The right whale is a cold water fish. It has been found by the examination of "records kept by different ships for hundreds of thousands of days, that the tropical regions of the ocean are to the right whale as a sea of fire, through which he cannot pass, and into which he never enters."
It has also been supposed, that since the right whale does not cross the torrid zone, which to him is as a belt of liquid fire through which he cannot pass, therefore "the right whale of the northern hemisphere is a different animal from that of the southern."
It is, however, a well-established fact, "that the same kind of whale which is found off the shores of Greenland, in Baffin's Bay, etc., is also found in the North Pacific, and about Behring Straits; the inference therefore is, that there must be an opening for the passage of whales from one part of the Arctic Ocean to the other."
The following facts are taken from Maury's recent work on "The Physical Geography of the Sea," and cannot fail of being interesting to whalemen, and indeed to all classes of readers:—
"It is the custom among whalers to have their harpoons marked with date and name of the ship; and Dr. Scoresby, in his work on 'Arctic Voyages,' mentions several instances of whales that have been taken near Behring's Straits side with harpoons in them bearing the stamps of ships that were known to cruise on the Baffin's Bay side of the American continent; and as, in one or two instances, a very short time had elapsed between the date of capture in the Pacific and the date when the fish must have been struck on the Atlantic side, it was argued, therefore, that there was a north-west passage by which the whales passed from one side to the other, since the stricken animal could not have had the harpoon in him long enough to admit of a passage around either Cape Horn or the Cape of Good Hope.
"Thus the fact was approximately established that the harpooned whales did not pass around Cape Horn or the Cape of Good Hope, for they were of the class that could not cross the equator. In this way we are furnished with circumstantial proof affording the most irrefragable evidence that there is, at times at least, open water communication through the Arctic Sea from one side of the continent to the other; for it is known that the whales cannot travel under the ice for such a great distance as is that from one side of the continent to the other.
"But this did not prove the existence of an open sea there; it only established the existence—the occasional existence, if you please—of a channel through which whales had passed. Therefore we felt bound to introduce other evidence before we could expect the reader to admit our proof, and to believe with us in the existence of an open sea in the Arctic Ocean.
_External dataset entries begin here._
[config.mk]
export PLATFORM = sky130hd
export DESIGN_NAME = uart_full
export DESIGN_NICKNAME = d
export VERILOG_FILES = /design/src/rtl/uart_full.sv
export SDC_FILE = /design/constraint.sdc
export NUM_CORES = 1
export LEC_CHECK = 0
export ABC_AREA = 1
export BUFFER_PORTS_ARGS = -buffer_cell sky130_fd_sc_hd__buf_2
export CORE_MARGIN = 2
export CORE_UTILIZATION = 67
export CTS_CLUSTER_DIAMETER = 100
export DETAILED_ROUTE_END_ITERATION = 12
export GPL_ROUTABILITY_DRIVEN = 1
export PLACE_DENSITY = 0.95
export REMOVE_ABC_BUFFERS = 1
export SLEW_MARGIN = 20
export SYNTH_ARGS = -nofsm -noshare
export SYNTH_HDL_FRONTEND = slang
export SYNTH_SLANG_ARGS = --single-unit
[constraint.sdc]
create_clock -name clk -period 9.1 [get_ports clk]
set_input_delay 1.82 -clock clk [delete_from_list [all_inputs] [get_ports clk]]
set_output_delay 1.82 -clock clk [all_outputs]
set_load 0.1 [all_outputs]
"There is an under current setting from the Atlantic through Davis's Strait into the Arctic Ocean, and there is a surface current setting out. Observations have pointed out the existence of an under current there, for navigators tell us of immense icebergs which they have seen drifting rapidly to the north, and against a strong surface current. These icebergs were high above the water, and their depth below, supposing them to be parallelopipeds, was seven times greater than their height above. No doubt they were drifted by a powerful under current."
Dr. Kane reports an open sea north of the parallel of 82°. To reach it, his party crossed a barrier of ice 80 or 100 miles broad. Before reaching this open water, he found the thermometer to show the extreme temperature of 60° below zero. Passing this ice-bound region by traveling north, he stood on the shores of an iceless sea, extending in an unbroken sheet of water as far as the eye could reach towards the pole. Its waves were dashing on the beach with the swell of a boundless ocean. The tides ebbed and flowed in it, and it is apprehended that the tidal wave from the Atlantic can no more pass under this icy barrier to be propagated in seas beyond, than the vibrations of a musical string can pass with its notes a fret upon which the musician has placed his finger.... These tides, therefore, must have been born in that cold sea, having their cradle about the north pole. If these statements and deductions be correct, then we infer that most, if not all, the unexplored regions about the pole are covered with deep water; for, were this unexpected area mostly land or shallow water, it could not give birth to regular tides. Indeed, the existence of these tides, with the immense flow and drift which annually take place from the polar seas into the Atlantic, suggests many conjectures concerning the condition of the unexplored regions.
Whalemen have always been puzzled as to the place of breeding for the right whale. It is a cold water animal; and, following up this train of thought, the question is prompted, Is the nursery for the great whale in this polar sea, which has been so set about and hemmed in with a hedge of ice that man may not trespass there? This providential economy is still further suggestive, prompting us to ask, Whence comes the food for the young whales there? Do the teeming waters of the Gulf Stream convey it there also, and in channels so far down in the depths of the sea that no enemy may waylay and spoil it on the long journey? These facts therefore lead us to the opinion that the polar sea may be an exhaustless resource for the supply of whales for other seas, as well as a common rendezvous for them during the intense cold of arctic winters. Dr. Kane found the temperature of this polar sea only 36°!